Elroy is a small unincorporated community in Travis County, Texas, United States. According to the Handbook of Texas, the community had a population of 125 in 2000. It is located within the Greater Austin metropolitan area.

==History==
General Antonio López de Santa Anna gave the land of modern-day Elroy to a loyal officer, who swapped it for a horse and saddle to return to Mexico. The Elroy community, also known as Driskill, Dutch Waterhole, or Hume, was established in 1892 and was named by a local store owner after his son, Leroy. A post office opened in Elroy in 1899 with George L. Hume as postmaster. This post office was discontinued in 1902 and mail was sent to Del Valle. The population of Elroy grew from 25 in 1933 to 125 in 1947. Its population was still reported as 125 for the 2000 Decennial Census.

The Moline Swedish Lutheran Cemetery was established in Elroy, Texas in 1897. There are other sites of Swedish-Texan heritage in the area.
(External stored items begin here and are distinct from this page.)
`src/rtl/pwm_spread_pkg.sv`:
```
package pwm_spread_pkg;
  localparam int PWM_MAX_RES     = 16;
  localparam int PWM_MIN_RES     = 7;
  localparam int PWM_SPREAD_BASE = 10;
  localparam int PWM_CODE_W      = 4;
  localparam int PWM_PS_W        = 2;
  localparam int PWM_RES_W       = $clog2(PWM_MAX_RES + 1);

  // Frame-level settings latched together at a frame boundary
  typedef struct packed {
    logic                 inv;
    logic [PWM_RES_W-1:0] res_n;
    logic [PWM_PS_W-1:0]  spread;
  } pwm_frame_cfg_t;
endpackage

```
`src/rtl/pwm_cfg_shadow.sv`:
```
module pwm_cfg_shadow
  import pwm_spread_pkg::*;
#(
  parameter int MAX_RES = PWM_MAX_RES,
  parameter int MIN_RES = PWM_MIN_RES,
  parameter int CODE_W  = PWM_CODE_W,
  parameter int PS_W    = PWM_PS_W
) (
  input  logic              clk,
  input  logic              rst,
  input  logic              load,
  input  logic              in_invert,
  input  logic [CODE_W-1:0] in_res_code,
  input  logic [PS_W-1:0]   in_spread,
  input  logic [MAX_RES:0]  in_duty,
  output pwm_frame_cfg_t    sh_cfg,
  output logic [MAX_RES:0]  sh_duty
);
  localparam int DW    = MAX_RES + 1;
  localparam int STEPS = MAX_RES - MIN_RES;

  logic [PWM_RES_W-1:0] new_n;
  logic [DW-1:0]        new_len;
  logic [DW-1:0]        new_duty;

  // Resolution decode saturates at MAX_RES; duty clamps to one full frame
  always_comb begin
    if (int'(in_res_code) >= STEPS) new_n = PWM_RES_W'(MAX_RES);
    else                            new_n = PWM_RES_W'(MIN_RES) + PWM_RES_W'(in_res_code);
    new_len  = DW'(1) << new_n;
    new_duty = (in_duty > new_len) ? new_len : in_duty;
  end

  always_ff @(posedge clk) begin
    if (rst) begin
      sh_cfg.inv    <= 1'b0;
      sh_cfg.res_n  <= PWM_RES_W'(MIN_RES);
      sh_cfg.spread <= '0;
      sh_duty       <= '0;
    end else if (load) begin
      sh_cfg.inv    <= in_invert;
      sh_cfg.res_n  <= new_n;
      sh_cfg.spread <= in_spread;
      sh_duty       <= new_duty;
    end
  end

  assert_duty_clamped_R4: assert property (@(posedge clk) disable iff (rst)
    sh_duty <= (DW'(1) << sh_cfg.res_n));

  assert_res_in_range_R1: assert property (@(posedge clk) disable iff (rst)
    (int'(sh_cfg.res_n) >= MIN_RES) && (int'(sh_cfg.res_n) <= MAX_RES));
endmodule

```
`src/rtl/pwm_frame_ctr.sv`:
```
module pwm_frame_ctr
  import pwm_spread_pkg::*;
#(
  parameter int MAX_RES = PWM_MAX_RES
) (
  input  logic                 clk,
  input  logic                 rst,
  input  logic                 en,
  input  logic                 tick,
  input  logic [PWM_RES_W-1:0] res_n,
  output logic [MAX_RES-1:0]   pos,
  output logic                 wrap
);
  localparam int DW = MAX_RES + 1;

  logic [DW-1:0] frame_len;
  logic [DW-1:0] last_full;
  logic          at_last;

  always_comb begin
    frame_len = DW'(1) << res_n;
    last_full = frame_len - DW'(1);
    at_last   = (pos == last_full[MAX_RES-1:0]);
    wrap      = en & tick & at_last;
  end

  always_ff @(posedge clk) begin
    if (rst || !en)  pos <= '0;
    else if (tick)   pos <= at_last ? '0 : pos + 1'b1;
  end

  assert_hold_zero_R5: assert property (@(posedge clk) disable iff (rst)
    !en |=> (pos == '0));

  assert_tick_gate_R8: assert property (@(posedge clk) disable iff (rst)
    (en && !tick) |=> $stable(pos));

  assert_pos_in_frame_R1: assert property (@(posedge clk) disable iff (rst)
    DW'(pos) < frame_len);
endmodule

```
`src/rtl/pwm_slot_cmp.sv`:
```
module pwm_slot_cmp
  import pwm_spread_pkg::*;
#(
  parameter int MAX_RES     = PWM_MAX_RES,
  parameter int SPREAD_BASE = PWM_SPREAD_BASE,
  parameter int PS_W        = PWM_PS_W
) (
  input  logic [MAX_RES-1:0]   pos,
  input  logic [PWM_RES_W-1:0] res_n,
  input  logic [PS_W-1:0]      spread,
  input  logic [MAX_RES:0]     duty,
  output logic                 level
);
  localparam int DW = MAX_RES + 1;

  logic [PWM_RES_W-1:0] div_exp;
  logic [PWM_RES_W-1:0] lg_len;
  logic [PWM_RES_W-1:0] lg_slots;
  logic [DW-1:0]        slot_idx;
  logic [DW-1:0]        offset;
  logic [DW-1:0]        per_slot;
  logic [DW-1:0]        extra_cnt;
  logic [DW-1:0]        high_len;

  // Slot length is 2^min(N, BASE - p); the rest of N's bits index the slot
  always_comb begin
    div_exp   = PWM_RES_W'(SPREAD_BASE) - PWM_RES_W'(spread);
    lg_len    = (res_n < div_exp) ? res_n : div_exp;
    lg_slots  = res_n - lg_len;
    slot_idx  = DW'(pos) >> lg_len;
    offset    = DW'(pos) & ((DW'(1) << lg_len) - DW'(1));
    per_slot  = duty >> lg_slots;
    extra_cnt = duty & ((DW'(1) << lg_slots) - DW'(1));
    high_len  = per_slot + DW'(slot_idx < extra_cnt);
    level     = (offset < high_len);
  end
endmodule

```
`src/rtl/pwm_spread_chan.sv`:
```
module pwm_spread_chan
  import pwm_spread_pkg::*;
#(
  parameter int MAX_RES     = PWM_MAX_RES,
  parameter int MIN_RES     = PWM_MIN_RES,
  parameter int SPREAD_BASE = PWM_SPREAD_BASE,
  parameter int CODE_W      = PWM_CODE_W,
  parameter int PS_W        = PWM_PS_W
) (
  input  logic              clk,
  input  logic              rst,
  input  logic              cfg_invert,
  input  logic              cfg_local_en,
  input  logic [CODE_W-1:0] cfg_res_code,
  input  logic [PS_W-1:0]   cfg_spread_code,
  input  logic              master_en,
  input  logic [MAX_RES:0]  duty,
  input  logic              tick_en,
  output logic              pwm_out
);
  localparam int DW = MAX_RES + 1;

  logic               chan_en;
  logic               frame_wrap;
  logic               shadow_load;
  logic [MAX_RES-1:0] frame_pos;
  logic               raw_level;
  pwm_frame_cfg_t     sh_cfg;
  logic [DW-1:0]      sh_duty;

  assign chan_en     = cfg_local_en & master_en;
  assign shadow_load = ~chan_en | frame_wrap;

  pwm_cfg_shadow #(
    .MAX_RES(MAX_RES), .MIN_RES(MIN_RES), .CODE_W(CODE_W), .PS_W(PS_W)
  ) u_shadow (
    .clk(clk), .rst(rst), .load(shadow_load),
    .in_invert(cfg_invert), .in_res_code(cfg_res_code),
    .in_spread(cfg_spread_code), .in_duty(duty),
    .sh_cfg(sh_cfg), .sh_duty(sh_duty)
  );

  pwm_frame_ctr #(.MAX_RES(MAX_RES)) u_ctr (
    .clk(clk), .rst(rst), .en(chan_en), .tick(tick_en),
    .res_n(sh_cfg.res_n), .pos(frame_pos), .wrap(frame_wrap)
  );

  pwm_slot_cmp #(
    .MAX_RES(MAX_RES), .SPREAD_BASE(SPREAD_BASE), .PS_W(PS_W)
  ) u_cmp (
    .pos(frame_pos), .res_n(sh_cfg.res_n), .spread(sh_cfg.spread),
    .duty(sh_duty), .level(raw_level)
  );

  always_ff @(posedge clk) begin
    if (rst)           pwm_out <= 1'b0;
    else if (!chan_en) pwm_out <= cfg_invert;
    else               pwm_out <= raw_level ^ sh_cfg.inv;
  end

  assert_idle_level_R5: assert property (@(posedge clk) disable iff (rst)
    !chan_en |=> (pwm_out == $past(cfg_invert)));

  assert_latch_boundary_R7: assert property (@(posedge clk) disable iff (rst)
    (chan_en && !frame_wrap) |=> ($stable(sh_duty) && $stable(sh_cfg)));

  assert_zero_duty_R4: assert property (@(posedge clk) disable iff (rst)
    (chan_en && sh_duty == '0) |=> (pwm_out == $past(sh_cfg.inv)));

  assert_full_duty_R4: assert property (@(posedge clk) disable iff (rst)
    (chan_en && sh_duty == (DW'(1) << sh_cfg.res_n)) |=> (pwm_out == !$past(sh_cfg.inv)));
endmodule

```
--- config.mk ---
export PLATFORM = sky130hd
export DESIGN_NAME = rxstat_ctrl
export DESIGN_NICKNAME = d
export VERILOG_FILES = /design/src/rtl/rxstat_pkg.sv /design/src/rtl/rxstat_idle_det.sv /design/src/rtl/rxstat_clr_seq.sv /design/src/rtl/rxstat_rdr.sv /design/src/rtl/rxstat_ctrl.sv
export SDC_FILE = /design/constraint.sdc
export NUM_CORES = 1
export LEC_CHECK = 0
export ABC_CLOCK_PERIOD_IN_PS = 2100
export CELL_PAD_IN_SITES_DETAIL_PLACEMENT = 1
export CELL_PAD_IN_SITES_GLOBAL_PLACEMENT = 1
export CORE_AREA = 2 2 45 89
export DETAILED_ROUTE_END_ITERATION = 12
export DIE_AREA = 0 0 47 91
export GPL_ROUTABILITY_DRIVEN = 0
export PLACE_DENSITY_LB_ADDON = 0.2
export SYNTH_ARGS = -nofsm -noshare
export SYNTH_HDL_FRONTEND = slang
export SYNTH_HIERARCHICAL = 1
export SYNTH_SLANG_ARGS = --single-unit
--- constraint.sdc ---
create_clock -name clk -period 2.1 [get_ports clk]
set_clock_uncertainty 0.15 [all_clocks]
set_input_delay 0.525 -clock clk [delete_from_list [all_inputs] [get_ports clk]]
set_output_delay 0.525 -clock clk [all_outputs]
set_load 0.03 [all_outputs]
In November 1960, a Nike missile site was commissioned east of Elroy (designated military site BG-40). The mission of the site was to protect nearby Bergstrom Air Force Base from Russian bombers. The site was decommissioned in June 1966 and is now privately owned.

As of 2012, Elroy serves as the principal site of a state-of-the-art FIA specification Circuit of the Americas motorsport facility that currently hosts the World Endurance Championship, MotoGP, and the Formula 1 United States Grand Prix.

The Circuit of the Americas also hosted several events, such as the 2015 Lamborghini Super Trofeo, 2018 Pirelli World Challenge, 2018 Trans-Am Series, 2018 SprintX GT Championship Series, 2019 Blancpain GT World Challenge America, 2019 TC America Series, 2019 Trans-Am Series, 2019 GT4 America Series, 2020 GT World Challenge America, 2020 GT4 America Series, 2020 TC America Series, 2020 GT Sports Club America, 2021 GT World Challenge America, 2021 GT America Series, 2021 GT4 America Series, 2021 TC America Series, and the 2015 Motorcycle Grand Prix of the Americas.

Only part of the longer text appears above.